Just when all the cricket fans across India and the world over are bracing for another festive cricketing season of IPL, there were shallow calls and protests on Kaveri river water sharing issue during first home game for CSK. The protest turned so ugly that shoes were hurled at players. A South African player even took to Twitter and pleaded with folded hands. This, by all means, is a political hijack of layman's perception before he even ponders over a meak issue. A demand to setup water sharing board that will soon grow its thick skin of corruption in the name of a holy river that feeds millions living across three states of India - Kerala, Karnataka and Tamil Nadu. 

The agony of Indians is that an agenda is always setup by opportunist politicians without the grossest knowledge of the issues whatsoever. This soon transcends into a show of strength on streets with protests by people for and against the issues. Memes and jokes get circulated over whatsapp, Facebook and Twitter. The reach is completed. People start falling for perceptions. Media fuels it by brazen and repeated loud shouts. The objective of the issue is nowhere to be seen and it will sadly rest in peace. Tragedy strikes once again on those poor souls who otherwise could have earned their daily bread only by the end of a hard-toiled day unlike the white and day scholars who anyway get a pay check on the month ends. Thus, the hijack is complete.

Thankfully but shamelessly, BCCI is so powerful and rich that it hardly gives two hoots to such hyped up melodrama. At Godspeed it even managed to shift all CSK matches to Pune and clearly asserting BCCI is the Boss. 

What then is the issue? 
Answer - Setting up of a Central Board for sharing Kaveri River Water. A board the objectives of which even the protesters won't know about for sure. It is a board to amicably share river's water across the states she runs through and that too when enough committees are already munching tax payers money. 

It has been a tragedy before, a tragedy now and continues to be so for nobody cares to ask where is the water to share?
What have the state governments done to conserve and sustain the river water?

Running up to Higher courts during a water crises is a big time fool thuggery practiced by either of the state governments. None of them cared for the river until then. The travesty of it all is such that they even engineered riots on their very own people on either side of the states. I just wish that karma serves them up the coldest. 

And yet much can still be done before things span out of control and war of the waters descend upon the innocents. There are few practical approaches that can be adopted and realised. 

First, the hard one, an unbiased data sharing of water resources to the tune of need and not greed. Meanwhile, all the states can take numerous river rejuvenation steps like afforestation along the river and rivulet catchment areas. Strict urbanisation controls along the river.

Second, the harder one, Interlinking of rivers, although scientifically well researched this one needs a boldest leaders across the states to implement. This too like many other shallow issues is hijacked by lobbying groups and agenda setting activists with their all "profitable" NGOs.

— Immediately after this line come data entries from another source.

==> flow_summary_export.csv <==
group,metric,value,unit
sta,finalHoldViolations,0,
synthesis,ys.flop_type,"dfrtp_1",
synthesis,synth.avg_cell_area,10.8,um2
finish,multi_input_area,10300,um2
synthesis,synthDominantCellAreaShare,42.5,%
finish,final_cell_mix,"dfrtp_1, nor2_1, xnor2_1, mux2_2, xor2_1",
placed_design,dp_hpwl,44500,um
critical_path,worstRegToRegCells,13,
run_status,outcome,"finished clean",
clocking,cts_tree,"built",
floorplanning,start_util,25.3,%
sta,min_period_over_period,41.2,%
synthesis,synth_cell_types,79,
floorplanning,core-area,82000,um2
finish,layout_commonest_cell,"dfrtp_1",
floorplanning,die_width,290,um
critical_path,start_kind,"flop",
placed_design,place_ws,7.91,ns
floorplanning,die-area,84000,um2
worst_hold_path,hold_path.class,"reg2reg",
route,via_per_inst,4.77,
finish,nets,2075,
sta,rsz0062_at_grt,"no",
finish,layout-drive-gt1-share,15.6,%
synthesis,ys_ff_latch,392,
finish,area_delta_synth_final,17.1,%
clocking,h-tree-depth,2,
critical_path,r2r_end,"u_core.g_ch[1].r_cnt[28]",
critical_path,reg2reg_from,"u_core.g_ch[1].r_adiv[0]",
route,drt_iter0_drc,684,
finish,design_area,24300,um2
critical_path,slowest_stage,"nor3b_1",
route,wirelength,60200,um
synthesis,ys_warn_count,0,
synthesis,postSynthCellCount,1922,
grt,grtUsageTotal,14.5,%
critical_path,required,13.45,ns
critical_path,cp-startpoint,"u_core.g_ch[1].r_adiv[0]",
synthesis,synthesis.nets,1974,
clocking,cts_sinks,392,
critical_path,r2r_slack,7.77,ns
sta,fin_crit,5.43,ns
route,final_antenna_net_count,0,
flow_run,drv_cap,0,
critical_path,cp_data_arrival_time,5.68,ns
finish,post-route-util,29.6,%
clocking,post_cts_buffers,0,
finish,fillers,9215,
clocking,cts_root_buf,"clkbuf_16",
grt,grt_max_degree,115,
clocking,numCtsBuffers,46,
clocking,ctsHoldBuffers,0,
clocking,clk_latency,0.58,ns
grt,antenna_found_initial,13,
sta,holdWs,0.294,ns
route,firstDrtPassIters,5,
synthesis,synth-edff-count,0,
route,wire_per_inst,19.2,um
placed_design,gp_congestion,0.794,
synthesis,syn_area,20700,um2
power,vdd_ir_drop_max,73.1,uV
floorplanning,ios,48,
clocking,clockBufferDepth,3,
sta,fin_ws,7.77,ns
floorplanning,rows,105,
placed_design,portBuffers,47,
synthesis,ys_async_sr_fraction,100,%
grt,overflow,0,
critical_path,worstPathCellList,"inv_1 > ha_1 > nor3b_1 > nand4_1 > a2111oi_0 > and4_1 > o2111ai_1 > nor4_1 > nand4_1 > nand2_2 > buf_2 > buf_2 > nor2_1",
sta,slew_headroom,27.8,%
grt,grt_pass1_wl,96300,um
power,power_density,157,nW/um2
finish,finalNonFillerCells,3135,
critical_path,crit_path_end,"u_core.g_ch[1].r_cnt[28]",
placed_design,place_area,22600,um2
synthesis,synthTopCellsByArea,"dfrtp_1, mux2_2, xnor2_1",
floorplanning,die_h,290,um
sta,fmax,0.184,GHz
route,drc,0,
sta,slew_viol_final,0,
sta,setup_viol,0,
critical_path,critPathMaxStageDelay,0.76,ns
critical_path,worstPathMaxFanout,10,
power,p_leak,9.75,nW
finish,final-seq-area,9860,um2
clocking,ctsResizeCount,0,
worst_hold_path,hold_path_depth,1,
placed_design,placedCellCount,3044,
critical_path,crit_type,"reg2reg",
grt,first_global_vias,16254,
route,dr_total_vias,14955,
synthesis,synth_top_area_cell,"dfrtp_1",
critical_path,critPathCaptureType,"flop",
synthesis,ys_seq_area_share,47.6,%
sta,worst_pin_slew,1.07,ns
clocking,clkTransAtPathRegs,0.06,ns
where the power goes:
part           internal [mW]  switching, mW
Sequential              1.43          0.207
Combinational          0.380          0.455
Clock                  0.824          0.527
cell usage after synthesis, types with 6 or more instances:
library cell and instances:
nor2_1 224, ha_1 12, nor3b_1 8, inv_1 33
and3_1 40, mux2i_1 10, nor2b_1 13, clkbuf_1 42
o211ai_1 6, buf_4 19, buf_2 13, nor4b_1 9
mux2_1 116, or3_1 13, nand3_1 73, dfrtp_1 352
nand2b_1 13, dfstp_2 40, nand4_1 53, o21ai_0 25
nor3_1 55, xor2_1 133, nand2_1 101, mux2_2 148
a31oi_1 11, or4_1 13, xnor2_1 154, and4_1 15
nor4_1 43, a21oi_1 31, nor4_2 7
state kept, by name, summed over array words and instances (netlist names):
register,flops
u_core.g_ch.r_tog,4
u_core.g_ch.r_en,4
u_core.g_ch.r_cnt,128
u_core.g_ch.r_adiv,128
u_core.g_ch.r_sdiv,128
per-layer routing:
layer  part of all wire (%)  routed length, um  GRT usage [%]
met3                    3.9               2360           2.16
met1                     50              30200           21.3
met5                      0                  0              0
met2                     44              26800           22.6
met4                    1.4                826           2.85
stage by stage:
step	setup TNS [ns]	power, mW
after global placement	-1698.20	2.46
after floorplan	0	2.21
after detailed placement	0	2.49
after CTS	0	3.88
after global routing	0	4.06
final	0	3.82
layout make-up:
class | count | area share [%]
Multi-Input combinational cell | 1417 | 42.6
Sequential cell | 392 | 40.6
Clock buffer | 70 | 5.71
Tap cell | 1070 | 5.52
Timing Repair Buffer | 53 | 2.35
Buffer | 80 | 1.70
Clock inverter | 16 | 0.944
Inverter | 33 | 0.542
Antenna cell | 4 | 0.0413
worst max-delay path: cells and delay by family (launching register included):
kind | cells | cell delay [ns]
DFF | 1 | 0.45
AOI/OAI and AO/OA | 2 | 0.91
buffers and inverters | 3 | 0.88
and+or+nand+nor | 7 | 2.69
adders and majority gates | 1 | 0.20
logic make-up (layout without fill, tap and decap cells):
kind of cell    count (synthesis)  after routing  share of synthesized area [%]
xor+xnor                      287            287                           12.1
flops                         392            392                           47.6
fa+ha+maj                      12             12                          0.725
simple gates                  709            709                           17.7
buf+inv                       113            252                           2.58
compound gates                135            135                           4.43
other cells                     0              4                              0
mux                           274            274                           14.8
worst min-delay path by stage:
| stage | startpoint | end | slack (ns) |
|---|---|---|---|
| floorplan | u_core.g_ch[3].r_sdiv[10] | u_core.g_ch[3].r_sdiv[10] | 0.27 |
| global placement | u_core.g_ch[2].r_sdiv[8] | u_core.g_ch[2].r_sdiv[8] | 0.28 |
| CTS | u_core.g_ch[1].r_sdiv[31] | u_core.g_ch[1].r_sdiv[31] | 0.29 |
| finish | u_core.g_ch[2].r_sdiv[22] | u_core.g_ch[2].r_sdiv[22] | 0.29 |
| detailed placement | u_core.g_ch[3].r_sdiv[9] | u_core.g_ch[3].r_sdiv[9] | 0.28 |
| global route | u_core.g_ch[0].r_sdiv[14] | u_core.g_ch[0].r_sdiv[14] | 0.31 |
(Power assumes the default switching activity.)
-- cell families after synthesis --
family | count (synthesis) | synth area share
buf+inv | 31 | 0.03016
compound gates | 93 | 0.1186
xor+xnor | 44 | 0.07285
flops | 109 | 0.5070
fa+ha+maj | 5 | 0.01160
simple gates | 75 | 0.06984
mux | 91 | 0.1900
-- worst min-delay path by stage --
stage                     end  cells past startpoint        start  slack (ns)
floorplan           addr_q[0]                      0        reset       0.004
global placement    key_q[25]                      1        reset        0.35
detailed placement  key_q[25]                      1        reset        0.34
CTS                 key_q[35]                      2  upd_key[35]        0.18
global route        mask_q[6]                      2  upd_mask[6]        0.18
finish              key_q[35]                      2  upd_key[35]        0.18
--- config.mk ---
export PLATFORM = sky130hd
export DESIGN_NAME = multicycle_ctrl
export DESIGN_NICKNAME = d
export VERILOG_FILES = /design/src/rtl/multicycle_ctrl_pkg.sv /design/src/rtl/multicycle_ctrl_mem_wait_timer.sv /design/src/rtl/multicycle_ctrl.sv
export SDC_FILE = /design/constraint.sdc
export NUM_CORES = 1
export LEC_CHECK = 0
export CORE_AREA = 4 4 81 83
export CTS_CLUSTER_DIAMETER = 40
export DETAILED_ROUTE_END_ITERATION = 12
export DIE_AREA = 0 0 85 87
export PLACE_DENSITY = 0.8
export REMOVE_ABC_BUFFERS = 1
export SLEW_MARGIN = 5
export SYNTH_ARGS = -nofsm -noshare
export SYNTH_HDL_FRONTEND = slang
export SYNTH_HIERARCHICAL = 1
export SYNTH_SLANG_ARGS = --single-unit
--- constraint.sdc ---
create_clock -name clk -period 3 [get_ports clk]
set_clock_uncertainty 0.05 [all_clocks]
set_input_delay 0.3 -clock clk [delete_from_list [all_inputs] [get_ports clk]]
set_output_delay 0.3 -clock clk [all_outputs]
set_load 0.02 [all_outputs]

Third, the hardest one, Desalination units along the coastal lines. All southern states have lengthy coastlines. Desalination is yet the easiest of the earlier two solutions. All that each state can do is "give up" the money that that loot in one scan and seriously use it to set up these ambitious desalination units along the coastlines. The tech that comes up is no doubt alarmingly advanced but at the same time expensive plus the maintenance. But there is lot of money, much more money with states that they can definitely invest on one such good cause project. 


Sooner the realisation better the future. Hope the good virtues will dawn on our politicians.